Please write each entry out again exactly as shown.

**** RECORDS TO PROCESS ****

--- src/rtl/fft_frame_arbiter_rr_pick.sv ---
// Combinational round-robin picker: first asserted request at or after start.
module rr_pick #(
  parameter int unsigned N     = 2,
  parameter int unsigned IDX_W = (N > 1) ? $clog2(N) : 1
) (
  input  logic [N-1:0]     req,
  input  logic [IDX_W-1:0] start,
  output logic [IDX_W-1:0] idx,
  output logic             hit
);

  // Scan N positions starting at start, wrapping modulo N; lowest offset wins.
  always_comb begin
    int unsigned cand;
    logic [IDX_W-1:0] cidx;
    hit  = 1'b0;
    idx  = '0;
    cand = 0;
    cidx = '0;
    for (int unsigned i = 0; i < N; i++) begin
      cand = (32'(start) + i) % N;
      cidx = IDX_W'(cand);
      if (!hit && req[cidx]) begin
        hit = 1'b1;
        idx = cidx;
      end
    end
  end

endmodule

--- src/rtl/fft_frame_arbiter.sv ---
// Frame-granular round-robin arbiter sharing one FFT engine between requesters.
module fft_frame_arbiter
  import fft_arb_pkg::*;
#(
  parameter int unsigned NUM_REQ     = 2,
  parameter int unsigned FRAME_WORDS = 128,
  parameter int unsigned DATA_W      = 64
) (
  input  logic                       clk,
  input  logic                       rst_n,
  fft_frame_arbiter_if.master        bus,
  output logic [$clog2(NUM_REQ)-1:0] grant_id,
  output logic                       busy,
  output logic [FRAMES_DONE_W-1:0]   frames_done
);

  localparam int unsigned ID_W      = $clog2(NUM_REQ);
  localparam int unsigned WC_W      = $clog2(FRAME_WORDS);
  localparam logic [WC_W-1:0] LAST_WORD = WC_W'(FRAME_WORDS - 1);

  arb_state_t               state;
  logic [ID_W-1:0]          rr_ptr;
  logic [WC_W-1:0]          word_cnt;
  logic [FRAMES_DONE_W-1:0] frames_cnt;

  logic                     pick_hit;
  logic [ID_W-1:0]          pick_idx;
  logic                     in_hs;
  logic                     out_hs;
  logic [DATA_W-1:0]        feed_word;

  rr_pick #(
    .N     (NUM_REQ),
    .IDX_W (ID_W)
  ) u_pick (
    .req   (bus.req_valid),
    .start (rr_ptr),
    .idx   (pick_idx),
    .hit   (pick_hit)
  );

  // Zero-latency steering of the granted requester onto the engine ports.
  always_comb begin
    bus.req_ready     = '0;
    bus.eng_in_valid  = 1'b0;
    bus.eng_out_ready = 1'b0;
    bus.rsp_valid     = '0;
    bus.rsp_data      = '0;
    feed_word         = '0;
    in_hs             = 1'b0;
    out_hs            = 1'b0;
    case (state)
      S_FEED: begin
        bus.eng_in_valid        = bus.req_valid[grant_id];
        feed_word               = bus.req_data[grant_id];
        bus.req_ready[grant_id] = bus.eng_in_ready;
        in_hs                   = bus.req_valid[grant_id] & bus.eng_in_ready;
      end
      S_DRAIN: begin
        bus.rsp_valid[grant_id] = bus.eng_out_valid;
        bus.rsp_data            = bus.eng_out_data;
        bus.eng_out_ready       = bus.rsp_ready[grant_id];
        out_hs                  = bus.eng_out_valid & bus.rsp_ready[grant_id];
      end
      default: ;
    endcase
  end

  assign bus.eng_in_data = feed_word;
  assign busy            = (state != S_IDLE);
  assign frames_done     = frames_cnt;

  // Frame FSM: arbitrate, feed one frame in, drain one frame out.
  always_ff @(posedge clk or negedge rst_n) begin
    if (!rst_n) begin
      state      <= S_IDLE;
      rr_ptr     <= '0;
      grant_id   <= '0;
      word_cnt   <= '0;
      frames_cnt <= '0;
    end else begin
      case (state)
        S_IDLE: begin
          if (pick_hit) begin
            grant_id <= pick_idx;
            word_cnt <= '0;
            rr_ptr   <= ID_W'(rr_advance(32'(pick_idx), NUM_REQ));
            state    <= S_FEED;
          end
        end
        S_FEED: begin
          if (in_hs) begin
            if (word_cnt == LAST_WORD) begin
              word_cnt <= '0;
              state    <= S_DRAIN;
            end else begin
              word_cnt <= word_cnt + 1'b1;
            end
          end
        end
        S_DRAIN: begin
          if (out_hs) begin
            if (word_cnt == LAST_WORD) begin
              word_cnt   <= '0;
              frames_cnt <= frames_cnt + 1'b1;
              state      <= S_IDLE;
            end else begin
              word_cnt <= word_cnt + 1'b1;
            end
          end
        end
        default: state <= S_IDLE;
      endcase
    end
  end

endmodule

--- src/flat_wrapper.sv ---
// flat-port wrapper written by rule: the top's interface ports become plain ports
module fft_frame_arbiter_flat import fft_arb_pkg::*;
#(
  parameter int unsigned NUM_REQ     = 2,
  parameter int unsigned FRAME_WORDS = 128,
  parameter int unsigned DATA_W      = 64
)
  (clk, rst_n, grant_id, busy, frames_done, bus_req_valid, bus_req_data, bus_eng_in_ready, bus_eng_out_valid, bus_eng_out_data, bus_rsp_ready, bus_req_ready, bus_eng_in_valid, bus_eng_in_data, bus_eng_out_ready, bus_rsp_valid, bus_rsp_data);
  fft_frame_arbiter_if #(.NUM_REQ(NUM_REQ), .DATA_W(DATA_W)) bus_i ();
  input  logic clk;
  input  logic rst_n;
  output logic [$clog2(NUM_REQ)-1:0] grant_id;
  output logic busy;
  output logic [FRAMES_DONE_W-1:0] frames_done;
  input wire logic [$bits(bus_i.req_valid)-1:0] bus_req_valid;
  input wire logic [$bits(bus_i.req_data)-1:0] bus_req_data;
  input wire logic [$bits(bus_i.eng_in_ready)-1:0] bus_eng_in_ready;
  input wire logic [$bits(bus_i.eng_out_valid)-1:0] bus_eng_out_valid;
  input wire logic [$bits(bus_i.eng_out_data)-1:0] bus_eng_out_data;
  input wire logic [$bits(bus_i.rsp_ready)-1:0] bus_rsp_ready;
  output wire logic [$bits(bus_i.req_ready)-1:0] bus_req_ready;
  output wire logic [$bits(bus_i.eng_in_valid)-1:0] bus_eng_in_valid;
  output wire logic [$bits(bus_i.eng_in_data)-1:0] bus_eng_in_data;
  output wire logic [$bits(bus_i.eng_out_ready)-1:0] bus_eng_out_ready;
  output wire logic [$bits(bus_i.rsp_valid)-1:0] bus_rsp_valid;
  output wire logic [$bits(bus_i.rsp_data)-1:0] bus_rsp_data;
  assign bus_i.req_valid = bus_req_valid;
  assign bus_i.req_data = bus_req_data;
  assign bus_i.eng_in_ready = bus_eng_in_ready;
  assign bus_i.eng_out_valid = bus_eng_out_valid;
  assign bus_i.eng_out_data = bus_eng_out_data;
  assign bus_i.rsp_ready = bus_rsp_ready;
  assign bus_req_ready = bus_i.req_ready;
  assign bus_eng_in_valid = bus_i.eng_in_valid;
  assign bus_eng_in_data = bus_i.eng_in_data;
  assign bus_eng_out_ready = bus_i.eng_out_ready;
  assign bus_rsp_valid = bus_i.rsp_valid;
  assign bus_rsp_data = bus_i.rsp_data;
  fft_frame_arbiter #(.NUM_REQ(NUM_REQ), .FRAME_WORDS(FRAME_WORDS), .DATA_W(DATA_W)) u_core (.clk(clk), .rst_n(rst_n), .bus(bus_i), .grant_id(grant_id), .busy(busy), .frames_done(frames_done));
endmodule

****

ANSWER BOX -
--- src/rtl/fft_frame_arbiter_rr_pick.sv ---
// Combinational round-robin picker: first asserted request at or after start.
module rr_pick #(
  parameter int unsigned N     = 2,
  parameter int unsigned IDX_W = (N > 1) ? $clog2(N) : 1
) (
  input  logic [N-1:0]     req,
  input  logic [IDX_W-1:0] start,
  output logic [IDX_W-1:0] idx,
  output logic             hit
);

  // Scan N positions starting at start, wrapping modulo N; lowest offset wins.
  always_comb begin
    int unsigned cand;
    logic [IDX_W-1:0] cidx;
    hit  = 1'b0;
    idx  = '0;
    cand = 0;
    cidx = '0;
    for (int unsigned i = 0; i < N; i++) begin
      cand = (32'(start) + i) % N;
      cidx = IDX_W'(cand);
      if (!hit && req[cidx]) begin
        hit = 1'b1;
        idx = cidx;
      end
    end
  end

endmodule

--- src/rtl/fft_frame_arbiter.sv ---
// Frame-granular round-robin arbiter sharing one FFT engine between requesters.
module fft_frame_arbiter
  import fft_arb_pkg::*;
#(
  parameter int unsigned NUM_REQ     = 2,
  parameter int unsigned FRAME_WORDS = 128,
  parameter int unsigned DATA_W      = 64
) (
  input  logic                       clk,
  input  logic                       rst_n,
  fft_frame_arbiter_if.master        bus,
  output logic [$clog2(NUM_REQ)-1:0] grant_id,
  output logic                       busy,
  output logic [FRAMES_DONE_W-1:0]   frames_done
);

  localparam int unsigned ID_W      = $clog2(NUM_REQ);
  localparam int unsigned WC_W      = $clog2(FRAME_WORDS);
  localparam logic [WC_W-1:0] LAST_WORD = WC_W'(FRAME_WORDS - 1);

  arb_state_t               state;
  logic [ID_W-1:0]          rr_ptr;
  logic [WC_W-1:0]          word_cnt;
  logic [FRAMES_DONE_W-1:0] frames_cnt;

  logic                     pick_hit;
  logic [ID_W-1:0]          pick_idx;
  logic                     in_hs;
  logic                     out_hs;
  logic [DATA_W-1:0]        feed_word;

  rr_pick #(
    .N     (NUM_REQ),
    .IDX_W (ID_W)
  ) u_pick (
    .req   (bus.req_valid),
    .start (rr_ptr),
    .idx   (pick_idx),
    .hit   (pick_hit)
  );

  // Zero-latency steering of the granted requester onto the engine ports.
  always_comb begin
    bus.req_ready     = '0;
    bus.eng_in_valid  = 1'b0;
    bus.eng_out_ready = 1'b0;
    bus.rsp_valid     = '0;
    bus.rsp_data      = '0;
    feed_word         = '0;
    in_hs             = 1'b0;
    out_hs            = 1'b0;
    case (state)
      S_FEED: begin
        bus.eng_in_valid        = bus.req_valid[grant_id];
        feed_word               = bus.req_data[grant_id];
        bus.req_ready[grant_id] = bus.eng_in_ready;
        in_hs                   = bus.req_valid[grant_id] & bus.eng_in_ready;
      end
      S_DRAIN: begin
        bus.rsp_valid[grant_id] = bus.eng_out_valid;
        bus.rsp_data            = bus.eng_out_data;
        bus.eng_out_ready       = bus.rsp_ready[grant_id];
        out_hs                  = bus.eng_out_valid & bus.rsp_ready[grant_id];
      end
      default: ;
    endcase
  end

  assign bus.eng_in_data = feed_word;
  assign busy            = (state != S_IDLE);
  assign frames_done     = frames_cnt;

  // Frame FSM: arbitrate, feed one frame in, drain one frame out.
  always_ff @(posedge clk or negedge rst_n) begin
    if (!rst_n) begin
      state      <= S_IDLE;
      rr_ptr     <= '0;
      grant_id   <= '0;
      word_cnt   <= '0;
      frames_cnt <= '0;
    end else begin
      case (state)
        S_IDLE: begin
          if (pick_hit) begin
            grant_id <= pick_idx;
            word_cnt <= '0;
            rr_ptr   <= ID_W'(rr_advance(32'(pick_idx), NUM_REQ));
            state    <= S_FEED;
          end
        end
        S_FEED: begin
          if (in_hs) begin
            if (word_cnt == LAST_WORD) begin
              word_cnt <= '0;
              state    <= S_DRAIN;
            end else begin
              word_cnt <= word_cnt + 1'b1;
            end
          end
        end
        S_DRAIN: begin
          if (out_hs) begin
            if (word_cnt == LAST_WORD) begin
              word_cnt   <= '0;
              frames_cnt <= frames_cnt + 1'b1;
              state      <= S_IDLE;
            end else begin
              word_cnt <= word_cnt + 1'b1;
            end
          end
        end
        default: state <= S_IDLE;
      endcase
    end
  end

endmodule

--- src/flat_wrapper.sv ---
// flat-port wrapper written by rule: the top's interface ports become plain ports
module fft_frame_arbiter_flat import fft_arb_pkg::*;
#(
  parameter int unsigned NUM_REQ     = 2,
  parameter int unsigned FRAME_WORDS = 128,
  parameter int unsigned DATA_W      = 64
)
  (clk, rst_n, grant_id, busy, frames_done, bus_req_valid, bus_req_data, bus_eng_in_ready, bus_eng_out_valid, bus_eng_out_data, bus_rsp_ready, bus_req_ready, bus_eng_in_valid, bus_eng_in_data, bus_eng_out_ready, bus_rsp_valid, bus_rsp_data);
  fft_frame_arbiter_if #(.NUM_REQ(NUM_REQ), .DATA_W(DATA_W)) bus_i ();
  input  logic clk;
  input  logic rst_n;
  output logic [$clog2(NUM_REQ)-1:0] grant_id;
  output logic busy;
  output logic [FRAMES_DONE_W-1:0] frames_done;
  input wire logic [$bits(bus_i.req_valid)-1:0] bus_req_valid;
  input wire logic [$bits(bus_i.req_data)-1:0] bus_req_data;
  input wire logic [$bits(bus_i.eng_in_ready)-1:0] bus_eng_in_ready;
  input wire logic [$bits(bus_i.eng_out_valid)-1:0] bus_eng_out_valid;
  input wire logic [$bits(bus_i.eng_out_data)-1:0] bus_eng_out_data;
  input wire logic [$bits(bus_i.rsp_ready)-1:0] bus_rsp_ready;
  output wire logic [$bits(bus_i.req_ready)-1:0] bus_req_ready;
  output wire logic [$bits(bus_i.eng_in_valid)-1:0] bus_eng_in_valid;
  output wire logic [$bits(bus_i.eng_in_data)-1:0] bus_eng_in_data;
  output wire logic [$bits(bus_i.eng_out_ready)-1:0] bus_eng_out_ready;
  output wire logic [$bits(bus_i.rsp_valid)-1:0] bus_rsp_valid;
  output wire logic [$bits(bus_i.rsp_data)-1:0] bus_rsp_data;
  assign bus_i.req_valid = bus_req_valid;
  assign bus_i.req_data = bus_req_data;
  assign bus_i.eng_in_ready = bus_eng_in_ready;
  assign bus_i.eng_out_valid = bus_eng_out_valid;
  assign bus_i.eng_out_data = bus_eng_out_data;
  assign bus_i.rsp_ready = bus_rsp_ready;
  assign bus_req_ready = bus_i.req_ready;
  assign bus_eng_in_valid = bus_i.eng_in_valid;
  assign bus_eng_in_data = bus_i.eng_in_data;
  assign bus_eng_out_ready = bus_i.eng_out_ready;
  assign bus_rsp_valid = bus_i.rsp_valid;
  assign bus_rsp_data = bus_i.rsp_data;
  fft_frame_arbiter #(.NUM_REQ(NUM_REQ), .FRAME_WORDS(FRAME_WORDS), .DATA_W(DATA_W)) u_core (.clk(clk), .rst_n(rst_n), .bus(bus_i), .grant_id(grant_id), .busy(busy), .frames_done(frames_done));
endmodule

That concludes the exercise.